There are three ways to perfect a security interest in chattel paper. One is by filing a financing statement. A second method, available for tangible chattel paper (i.e., chattel paper recorded on paper), is possession. A third method, used for electronic chattel paper, is known as "control." What constitutes control is a complex topic. All you really need to know is that, as applied to electronic chattel paper, "control" is typically achieved using computer hardware and software combined with protocols designed to reliably establish that the electronic chattel paper has been assigned to a specific secured party.
The method of perfection one uses can have an impact on the priority of one's claim to collateral.
Historically, finance sources would typically perfect their security interests in chattel paper by taking possession of the original copy of the chattel paper with the customer's wet-ink signature on it.
As electronic chattel paper has become more common, finance sources have begun to accept electronic chattel paper, provided they can take assignment of it under circumstances that will afford them with control under Article 9. Most finance sources prefer possession or control over filing as the method of perfection. Under the right conditions, possession of tangible chattel paper and control of electronic chattel paper will afford a finance source with priority over a secured creditor that perfected merely by filing, such as the dealer's floor plan provider. A finance source that merely perfects its interest in chattel paper by filing could find that its security interest is subordinate to that of a secured creditor that perfected by a prior filing.
Now let's consider a hypothetical involving a dealer who wants to use a generic e-signature tool to complete a retail installment sale. The dealer takes its paper contract form and scans or uploads it into the tool. This begins a workflow that involves an email prompting the customer to review the contract and sign electronically. The dealer gets notification of the customer's signature, which prompts the dealer to sign electronically. The signature process is complete, and the contract is saved in an electronic file that can be downloaded and/or printed.
Now our dealer wants to assign this contract to a sales finance company that typically perfects by taking possession of an original contract with a wet-ink signature. Our dealer doesn't have a wet-signed original. Instead, the dealer proposes to provide its finance source with an electronic file containing the e-signed contract. But this is electronic chattel paper, and this sales finance company relies on perfection by possession. It lacks a system for maintaining control of electronic chattel paper. As a result, the dealer's transmission of the electronic file has no effect under Article 9. This leaves the sales finance company without the ability to achieve the priority status it desires and, unless it is willing to file a financing statement, entirely unperfected.

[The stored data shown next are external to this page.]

===== src/rtl/edsac_timing_pkg.sv =====
// EDSAC timing generator shared types: FSM state encoding and default geometry.
// No logic, no latency, no flow control.
package edsac_timing_pkg;
    localparam int DEF_DIGITS_PER_MINOR = 18;
    localparam int DEF_MINORS_PER_MAJOR = 16;

    typedef enum logic [1:0] {
        HALTED   = 2'd0,
        ARMED    = 2'd1,
        RUNNING  = 2'd2,
        STOPPING = 2'd3
    } timing_state_e;
endpackage


===== src/rtl/edsac_timing_counter.sv =====
// Prescaler -> digit -> minor-cycle cascade; wrap/boundary flags describe the NEXT clk.
// Free-running, zero-latency decode of registered counts, no backpressure.
module edsac_timing_counter
    import edsac_timing_pkg::*;
#(
    parameter int DIGITS_PER_MINOR = DEF_DIGITS_PER_MINOR,
    parameter int MINORS_PER_MAJOR = DEF_MINORS_PER_MAJOR,
    parameter int CLKS_PER_DIGIT   = 1
) (
    input  logic                                clk,
    input  logic                                rst,
    output logic [$clog2(DIGITS_PER_MINOR)-1:0] d_pos,
    output logic [$clog2(MINORS_PER_MAJOR)-1:0] minor_idx,
    output logic                                digit_wrap,
    output logic                                major_wrap,
    output logic                                d17_next,
    output logic                                b_evt
);
    localparam int PW = (CLKS_PER_DIGIT > 1) ? $clog2(CLKS_PER_DIGIT) : 1;
    localparam int DW = $clog2(DIGITS_PER_MINOR);
    localparam int MW = $clog2(MINORS_PER_MAJOR);

    logic [PW-1:0] pre_q, pre_d;
    logic [DW-1:0] d_q, d_d;
    logic [MW-1:0] m_q, m_d;
    logic          pre_wrap;

    always_comb begin
        pre_wrap   = (pre_q == PW'(CLKS_PER_DIGIT - 1));
        digit_wrap = pre_wrap && (d_q == DW'(DIGITS_PER_MINOR - 1));
        major_wrap = digit_wrap && (m_q == MW'(MINORS_PER_MAJOR - 1));
        // Next clk is the first clk of the last digit position.
        d17_next   = pre_wrap && (d_q == DW'(DIGITS_PER_MINOR - 2));
        // End of an odd minor cycle: the next clk opens a long word.
        b_evt      = digit_wrap && m_q[0];

        pre_d = pre_wrap ? '0 : pre_q + PW'(1);
        d_d   = d_q;
        m_d   = m_q;
        if (pre_wrap) begin
            d_d = digit_wrap ? '0 : d_q + DW'(1);
        end
        if (digit_wrap) begin
            m_d = major_wrap ? '0 : m_q + MW'(1);
        end
    end

    always_ff @(posedge clk or posedge rst) begin
        if (rst) begin
            pre_q <= '0;
            d_q   <= '0;
            m_q   <= '0;
        end else begin
            pre_q <= pre_d;
            d_q   <= d_d;
            m_q   <= m_d;
        end
    end

    assign d_pos     = d_q;
    assign minor_idx = m_q;
endmodule


===== src/rtl/edsac_timing_gen.sv =====
// EDSAC master timing: free-running digit/minor counters plus long-word-aligned strobe gating.
// Strobes are registered (1 clk wide); optional single-word step under `TIMING_STEP_EN.
module edsac_timing_gen
    import edsac_timing_pkg::*;
#(
    parameter int DIGITS_PER_MINOR = DEF_DIGITS_PER_MINOR,
    parameter int MINORS_PER_MAJOR = DEF_MINORS_PER_MAJOR,
    parameter int CLKS_PER_DIGIT   = 1
) (
    input  logic                                clk,
    input  logic                                rst,
    input  logic                                run,
    input  logic                                step,
    output logic [$clog2(DIGITS_PER_MINOR)-1:0] d_pos,
    output logic [$clog2(MINORS_PER_MAJOR)-1:0] minor_idx,
    output logic                                odd_minor,
    output logic                                major_start,
    output logic                                ev_d0,
    output logic                                odd_d0,
    output logic                                d17,
    output logic                                gated
);
    if (MINORS_PER_MAJOR % 2 != 0) begin : g_bad_minors
        $error("MINORS_PER_MAJOR must be even");
    end

    logic          digit_wrap, major_wrap, d17_next, b_evt;
    timing_state_e state_q, state_d;
    logic          step_req, step_arm;
    logic          major_start_q, ev_d0_q, odd_d0_q, d17_q;
    logic          major_start_d, ev_d0_d, odd_d0_d, d17_d, gated_d;

    edsac_timing_counter #(
        .DIGITS_PER_MINOR (DIGITS_PER_MINOR),
        .MINORS_PER_MAJOR (MINORS_PER_MAJOR),
        .CLKS_PER_DIGIT   (CLKS_PER_DIGIT)
    ) u_counter (
        .clk        (clk),
        .rst        (rst),
        .d_pos      (d_pos),
        .minor_idx  (minor_idx),
        .digit_wrap (digit_wrap),
        .major_wrap (major_wrap),
        .d17_next   (d17_next),
        .b_evt      (b_evt)
    );

`ifdef TIMING_STEP_EN
    logic step_q, step_d;

    always_ff @(posedge clk or posedge rst) begin
        if (rst) step_q <= 1'b0;
        else     step_q <= step_d;
    end

    always_comb begin
        step_d = step_q;
        if (state_q == HALTED && !run && step) step_d = 1'b1;
        else if (state_q != ARMED)             step_d = 1'b0;
        else if (b_evt)                        step_d = 1'b0;
    end

    assign step_req = step;
    assign step_arm = step_q;
`else
    logic step_unused;
    assign step_unused = step;
    assign step_req    = 1'b0;
    assign step_arm    = 1'b0;
`endif

    always_ff @(posedge clk or posedge rst) begin
        if (rst) begin
            state_q       <= HALTED;
            major_start_q <= 1'b0;
            ev_d0_q       <= 1'b0;
            odd_d0_q      <= 1'b0;
            d17_q         <= 1'b0;
        end else begin
            state_q       <= state_d;
            major_start_q <= major_start_d;
            ev_d0_q       <= ev_d0_d;
            odd_d0_q      <= odd_d0_d;
            d17_q         <= d17_d;
        end
    end

    always_comb begin
        state_d = state_q;
        case (state_q)
            HALTED:   if (run || step_req) state_d = ARMED;
            // A stepped arm ignores run and delivers one word via STOPPING.
            ARMED:    if (step_arm) begin
                          if (b_evt) state_d = STOPPING;
                      end else if (!run) begin
                          state_d = HALTED;
                      end else if (b_evt) begin
                          state_d = RUNNING;
                      end
            RUNNING:  if (!run) state_d = STOPPING;
            STOPPING: if (run) state_d = RUNNING;
                      else if (b_evt) state_d = HALTED;
            default:  state_d = HALTED;
        endcase
    end

    // Strobes are decoded one clk early and registered, so they align with the counters.
    always_comb begin
        gated_d       = (state_d == RUNNING) || (state_d == STOPPING);
        major_start_d = major_wrap;
        ev_d0_d       = gated_d && b_evt;
        odd_d0_d      = gated_d && digit_wrap && !minor_idx[0];
        d17_d         = gated_d && d17_next;
    end

    assign odd_minor   = minor_idx[0];
    assign major_start = major_start_q;
    assign ev_d0       = ev_d0_q;
    assign odd_d0      = odd_d0_q;
    assign d17         = d17_q;
    assign gated       = (state_q == RUNNING) || (state_q == STOPPING);
endmodule

===== config.mk =====
export PLATFORM = sky130hd
export DESIGN_NAME = edsac_timing_gen
export DESIGN_NICKNAME = d
export VERILOG_FILES = /design/src/rtl/edsac_timing_pkg.sv /design/src/rtl/edsac_timing_counter.sv /design/src/rtl/edsac_timing_gen.sv
export SDC_FILE = /design/constraint.sdc
export NUM_CORES = 1
export LEC_CHECK = 0
export CELL_PAD_IN_SITES_DETAIL_PLACEMENT = 2
export CELL_PAD_IN_SITES_GLOBAL_PLACEMENT = 2
export CORE_UTILIZATION = 36
export DETAILED_ROUTE_END_ITERATION = 8
export DONT_BUFFER_PORTS = 1
export PLACE_DENSITY_LB_ADDON = 0.1
export SLEW_MARGIN = 25
export SYNTH_ARGS = -nofsm -noshare
export SYNTH_HDL_FRONTEND = slang
export SYNTH_SLANG_ARGS = --single-unit

===== constraint.sdc =====
create_clock -name clk -period 1.7 [get_ports clk]
set_input_delay 0.085 -clock clk [delete_from_list [all_inputs] [get_ports clk]]
set_output_delay 0.085 -clock clk [all_outputs]
set_load 0.02 [all_outputs]

==> flow_summary.yaml, run 1 <==
outcome:
  status: "finished, final reports clean"
pwr:
  p_leak_nw: 0.370
  p_per_area_nw_per_um2: 701
  pwr-share-comb: 0.034
  pwr-share-clk: 0.348
  swShare: 0.221
  p_seq_frac: 0.619
  internal_power_uw: 460
  vdd_drop_max_mv: 0.402
  p_sw_uw: 131
timing:
  slew_viol_final: 0
  final.setup.tns_ps: 0
  fmax_mhz: 661
  fin_crit_ps: 1510
  timing.slew.headroom: 0.605
  worstMarginPinSlew_ps: 592
  fin_worst_skew_ps: 5.03
  setup_viol: 0
  hold_violations: 0
  fin_crit_sh: 0.890
  rsz0062_at_grt: "no"
  holdWs_ps: 298
cells_and_area:
  fillers: 210
  nNetsFinal: 86
  diodes: 0
  area_growth_pct: 18.9
  drive_gt1_frac: 0.208
  fin_cells: 102
grt:
  first_global_vias: 478
  track_usage: 0.173
  grt_max_degree: 16
  grt_pass1_wl_um: 2400
  antenna_found_initial: 0
  grt.overflow.total: 0
logic_synthesis:
  synthCells: 64
  synthesis.area_sq_um: 709
  synth.distinct_cells: 24
  synth_seq_area_share: 0.529
  yosysWarnings: 0
  syn_nets: 72
  synth_seq_cells: 15
  synth.avg_cell_area_sq_um: 11.1
critical_path:
  critPathBufInv: 1
  cp.arrival_ps: 1700
  slowest_delay_ps: 390
  r2r-end: "state_q[1]"
  rr_startpoint: "u_counter.d_pos[1]"
  cpMaxStageDelayCell: "dfrtp_1"
  cp_max_fo: 3
  crit_chain: "inv_1 > ha_1 > and4bb_4 > and3_4 > mux2_4"
  crit_required_ps: 1880
  critPathKind: "flip-flop to flip-flop"
  r2r_slack_ps: 190
  cp-end-kind: "flip-flop"
  worst_setup_path_start_kind: "flip-flop"
  reg2reg_depth: 5
  critical-path-top-delay-family: "simple AND/OR/NAND/NOR gates"
placement:
  io_buffers: 0
  dpl.hpwl_um: 1110
  gp_congestion: 0.660
  placed_cells: 96
cts:
  clk_pin_slew_worst_paths_ps: 90
  cts_resized: 0
  ctsLongestPathBuffers: 2
  cts_sinks: 15
  cts_tree: "done"
  cts_root_buf: "clkbuf_4"
  cts_buffers: 3
  htreeDepth: 1
  clk_latency_ps: 290
die:
  die_x_um: 46.4
  std_cell_rows: 15
  die_y_um: 46.4
  io_pins: 19
  start_util: 0.398
  dieArea_sq_um: 2150
  coreArea_sq_um: 1780
detailed_routing:
  final_antenna_net_count: 0
  dr.first_iter.drc_count: 0
  drt_first_pass_iters: 1
  wl_um: 1500
  num_vias: 501
  drc_errors: 0
  viasPerCell: 4.91
  routedWlPerCell_um: 14.7
hold_path:
  hold_class: "primary input to async pin"
run:
  maxCapViolations: 0
[state kept, by name (all words and copies together), names as in the netlist]
signal / flops
odd_d0: 1
state_q: 2
major_start: 1
u_counter.minor_idx: 4
u_counter.d_pos: 5
ev_d0: 1
d17: 1
[power groups by stage]
stage | Combinational, mW | Clock, mW | Sequential, mW
final | 0.0198 | 0.205 | 0.366
after global routing | 0.0226 | 0.231 | 0.366
after CTS | 0.0208 | 0.221 | 0.366
after detailed placement | 0.0160 | 0 | 0.373
after global placement | 0.0154 | 0 | 0.373
after floorplan | 0.0149 | 0 | 0.370
[kinds of logic after synthesis]
logic type,count (synthesis),synth area share
flops,15,0.529
buf+inv,6,0.0370
simple gates,26,0.219
fa+ha+maj,4,0.0705
xor+xnor,4,0.0494
compound gates,6,0.0459
mux,3,0.0494
[Yosys cell counts]
| library cell | n | share of area |
|---|---|---|
| a21oi_1 | 3 | 0.021 |
| and2_1 | 1 | 0.0088 |
| and3_4 | 1 | 0.016 |
| and4_1 | 1 | 0.012 |
| and4bb_2 | 1 | 0.018 |
| and4bb_4 | 1 | 0.023 |
| buf_4 | 1 | 0.011 |
| clkbuf_1 | 1 | 0.0053 |
| dfrtp_1 | 15 | 0.53 |
| ha_1 | 4 | 0.071 |
| inv_1 | 4 | 0.021 |
| mux2_4 | 1 | 0.021 |
| mux2i_1 | 2 | 0.028 |
| nand2_1 | 9 | 0.048 |
| nand2b_1 | 1 | 0.0088 |
| nand3_1 | 2 | 0.014 |
| nand3b_1 | 1 | 0.011 |
| nand4bb_1 | 1 | 0.016 |
| nor2_1 | 5 | 0.026 |
| nor3_1 | 1 | 0.0070 |
| nor3b_1 | 1 | 0.011 |
| o21ai_0 | 2 | 0.014 |
| o31ai_1 | 1 | 0.011 |
| xnor2_1 | 4 | 0.049 |
[how the worst max path moves through the flow]
stage                                   from    endpoint  slack, ps  cells past startpoint
after CTS                 u_counter.d_pos[1]  state_q[1]        170                      5
final                     u_counter.d_pos[1]  state_q[1]        190                      5
after global placement    u_counter.d_pos[1]  state_q[1]        210                      5
after global routing      u_counter.d_pos[1]  state_q[1]        140                      5
after floorplan           u_counter.d_pos[1]  state_q[1]         80                      5
after detailed placement  u_counter.d_pos[1]  state_q[1]        190                      5
[final cells by class]
| class | instances | area, sq um | share of cell area |
|---|---|---|---|
| Sequential cell | 15 | 375 | 0.445 |
| Multi-Input combinational cell | 43 | 308 | 0.365 |
| Timing Repair Buffer | 11 | 87.6 | 0.104 |
| Tap cell | 25 | 31.3 | 0.0371 |
| Clock buffer | 4 | 26.3 | 0.0312 |
| Inverter | 4 | 15.0 | 0.0178 |
[repair_timing]
action,4_1_cts,5_1_grt
endpoints found under the hold margin,19,0
setup buffers,0,0
hold buffers,2,0
[stage by stage]
step | cell area [sq um] | setup slack (ps) | utilization | total power, mW
2_1_floorplan | 709 | 82.0 | - | 0.385
3_3_place_gp | 797 | 214 | 0.447 | 0.388
3_5_place_dp | 797 | 187 | 0.447 | 0.389
4_1_cts | 843 | 171 | 0.473 | 0.607
5_1_grt | 843 | 137 | 0.473 | 0.620
6_report | 843 | 186 | 0.473 | 0.591
[metal layers]
layer  wire length, um  vias up  share of wire  track usage
li1                  -      239              -            -
met2               681       14           0.45        0.242
met4                20        0          0.013       0.0706
met1               699      243           0.47        0.217
met5                 0        -              0            0
met3               100        5          0.067       0.0980
[layout by cell type, fill, tap and decap left out]
cell | netlist | final
clkbuf_4 | 0 | 3
nand2_1 | 9 | 9
nor3_1 | 1 | 1
and2_1 | 1 | 1
o31ai_1 | 1 | 1
mux2i_1 | 2 | 2
nor3b_1 | 1 | 1
ha_1 | 4 | 4
o21ai_0 | 2 | 2
xnor2_1 | 4 | 4
dlygate4sd3_1 | 0 | 2
and4_1 | 1 | 1
and3_4 | 1 | 1
and4bb_2 | 1 | 1
clkbuf_1 | 1 | 1
nand2b_1 | 1 | 1
nand3_1 | 2 | 2
and4bb_4 | 1 | 1
dfrtp_1 | 15 | 15
nand3b_1 | 1 | 1
a21oi_1 | 3 | 3
inv_1 | 4 | 4
nor2_1 | 5 | 5
nand4bb_1 | 1 | 1
mux2_4 | 1 | 1
buf_4 | 1 | 9
(Power assumes the default switching activity.)
==> run 2, diff against run 1 <==
- BUFFER_PORTS_ARGS: not set -> -buffer_cell sky130_fd_sc_hd__buf_4
- CORE_ASPECT_RATIO: not set -> 0.6
- CORE_UTILIZATION: 36 -> 31
- DONT_BUFFER_PORTS: 1 -> not set
==> flow_summary.yaml, run 2 (synthesis gave the netlist of run 1 again) <==
cells_and_area:
  fillers: 218
  drive_gt1_frac: 0.310
  fin_cells: 115
  register_area_sq_um: 375
  largest_reg_flops: 5
  fin_area_sq_um: 938
  mostFrequentLayoutCells: "buf_4 (20), dfrtp_1 (15), nand2_1 (9)"
  area_growth_pct: 32.3
  nNetsFinal: 96
  diodes: 0
  layout_commonest_cell: "buf_4"
  multi_input_area_sq_um: 308
cts:
  clk_pin_slew_worst_paths_ps: 60
  cts_sinks: 15
  cts_setup_buffers: 0
  cts_tree: "done"
  clk_latency_ps: 250
  cts_root_buf: "clkbuf_8"
  htreeDepth: 1
  ctsLongestPathBuffers: 2
  cts_buffers: 3
timing:
  hold_violations: 0
  fin_crit_sh: 0.932
  fin_ws_ps: 116
  slew_viol_final: 0
  worstMarginPinSlew_ps: 585
  rsz0062_at_grt: "no"
  setup_viol: 0
  fin_worst_skew_ps: 2.83
  fin_crit_ps: 1580
  timing.slew.headroom: 0.610
  final.setup.tns_ps: 0
  fmax_mhz: 631
critical_path:
  crit_chain: "inv_1 > ha_1 > and4bb_4 > and3_4 > mux2_4"
  rr_startpoint: "u_counter.d_pos[1]"
  worst_setup_path_start_kind: "flip-flop"
  cp.arrival_ps: 1720
  startpoint: "u_counter.d_pos[1]"
  slowest_delay_ps: 410
  cpMaxStageDelayCell: "dfrtp_1"
  cp-end-kind: "flip-flop"
  crit_required_ps: 1840
  cp_max_fo: 4
  r2r_slack_ps: 120
  critPathKind: "flip-flop to flip-flop"
grt:
  grt_pass1_wl_um: 3030
  grt_max_degree: 16
  antenna_found_initial: 0
  grt.overflow.total: 0
  first_global_vias: 586
  track_usage: 0.177
die:
  dieArea_sq_um: 2490
  io_pins: 19
  die_y_um: 39.1
  coreArea_sq_um: 2000
  start_util: 0.355
  std_cell_rows: 12
  die_x_um: 63.8
detailed_routing:
  drc_errors: 0
  dr.first_iter.drc_count: 11
  wl_um: 1720
  routedWlPerCell_um: 14.9
  final_antenna_net_count: 0
  viasPerCell: 4.77
  drt_first_pass_iters: 3
  num_vias: 548
placement:
  gp_congestion: 0.724
  dpl.hpwl_um: 1290
  placed_cells: 110
  io_buffers: 17
  dp_slack_ps: 125
  postPlaceCellArea_sq_um: 883
outcome:
  status: "finished, final reports clean"
run:
  maxCapViolations: 0
hold_path:
  min_from: "run"
  hold_class: "primary input to flip-flop"
pwr:
  p_per_area_nw_per_um2: 726
  vdd_drop_max_mv: 0.531
  p_leak_nw: 0.430
## run 2: changes by cell type in the layout (fill, tap and decap cells not counted), sizes merged
cell,before,now
dlygate4sd3,2,1
buf,9,20
## run 2: cell type report
| type | instances | share of cell area |
|---|---|---|
| Sequential cell | 15 | 0.400 |
| Tap cell | 28 | 0.0373 |
| Inverter | 4 | 0.0160 |
| Multi-Input combinational cell | 43 | 0.328 |
| Timing Repair Buffer | 21 | 0.171 |
| Clock buffer | 4 | 0.0480 |
## run 2: power by group
part	internal, mW	switching [mW]	total [mW]	leakage [nW]
registers	0.361	0.00415	0.365	0.186
logic	0.0116	0.0130	0.0246	0.221
clock network	0.166	0.126	0.292	0.0228
total	0.538	0.143	0.682	0.430
## run 2: routing by layer
layer | global-route usage | vias up | routed length, um
met4 | 0.0511 | 0 | 0
met1 | 0.224 | 274 | 855
met3 | 0.0706 | 0 | 81
li1 | - | 260 | -
met2 | 0.282 | 14 | 778
met5 | 0 | - | 0
## run 2: metrics by stage
| stage | util | hold WS [ps] | total power, mW |
|---|---|---|---|
| 2_1_floorplan | - | -13.5 | 0.385 |
| 6_report | 0.470 | 101 | 0.682 |
| 3_5_place_dp | 0.442 | 199 | 0.395 |
| 5_1_grt | 0.470 | 101 | 0.711 |
| 3_3_place_gp | 0.442 | 193 | 0.394 |
| 4_1_cts | 0.470 | 96.4 | 0.692 |
## run 2: path summary, 6_finish.rpt
path / cells past startpoint / endpoint
hold / removal: 2 / state_q[1]
setup / recovery: 5 / state_q[1]
setup reg to reg: 5 / state_q[1]
max in group asynchronous: 3 / u_counter.minor_idx[3]
min in group asynchronous: 3 / u_counter.minor_idx[1]
hold reg to reg: 1 / u_counter.d_pos[0]
## run 2: what timing repair did
action                                 CTS  global route
resized for setup                        0             0
hold buffers                             1             0
endpoints found under the hold margin   15             0
## run 2: worst max-delay path, delay by kind of cell, from the launching register on
family                     cells  cell delay (ps)
DFF                            1              410
adders and majority gates      1              200
buffers and inverters          1              100
and+or+nand+nor                2              470
muxes                          1              290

Perhaps the dealer instead decides to print a paper copy of the e-signed contract and sends that to the sales finance company. This will also fail to satisfy the sales finance company. Our e-signed contract is still electronic chattel paper. Now the sales finance company simply has a paper copy of electronic chattel paper. The need for control is not eliminated merely by printing a paper copy.
E-signature solutions designed specifically for auto finance often allow for the conversion of electronic chattel paper into tangible chattel paper-a process commonly known as "papering out." That conversion process typically requires special controls built into the e-signature solution and some form of agreement among the parties as to the effect of the conversion. Generic e-signature tools are unlikely to allow for the conversion of electronic chattel paper into tangible chattel paper.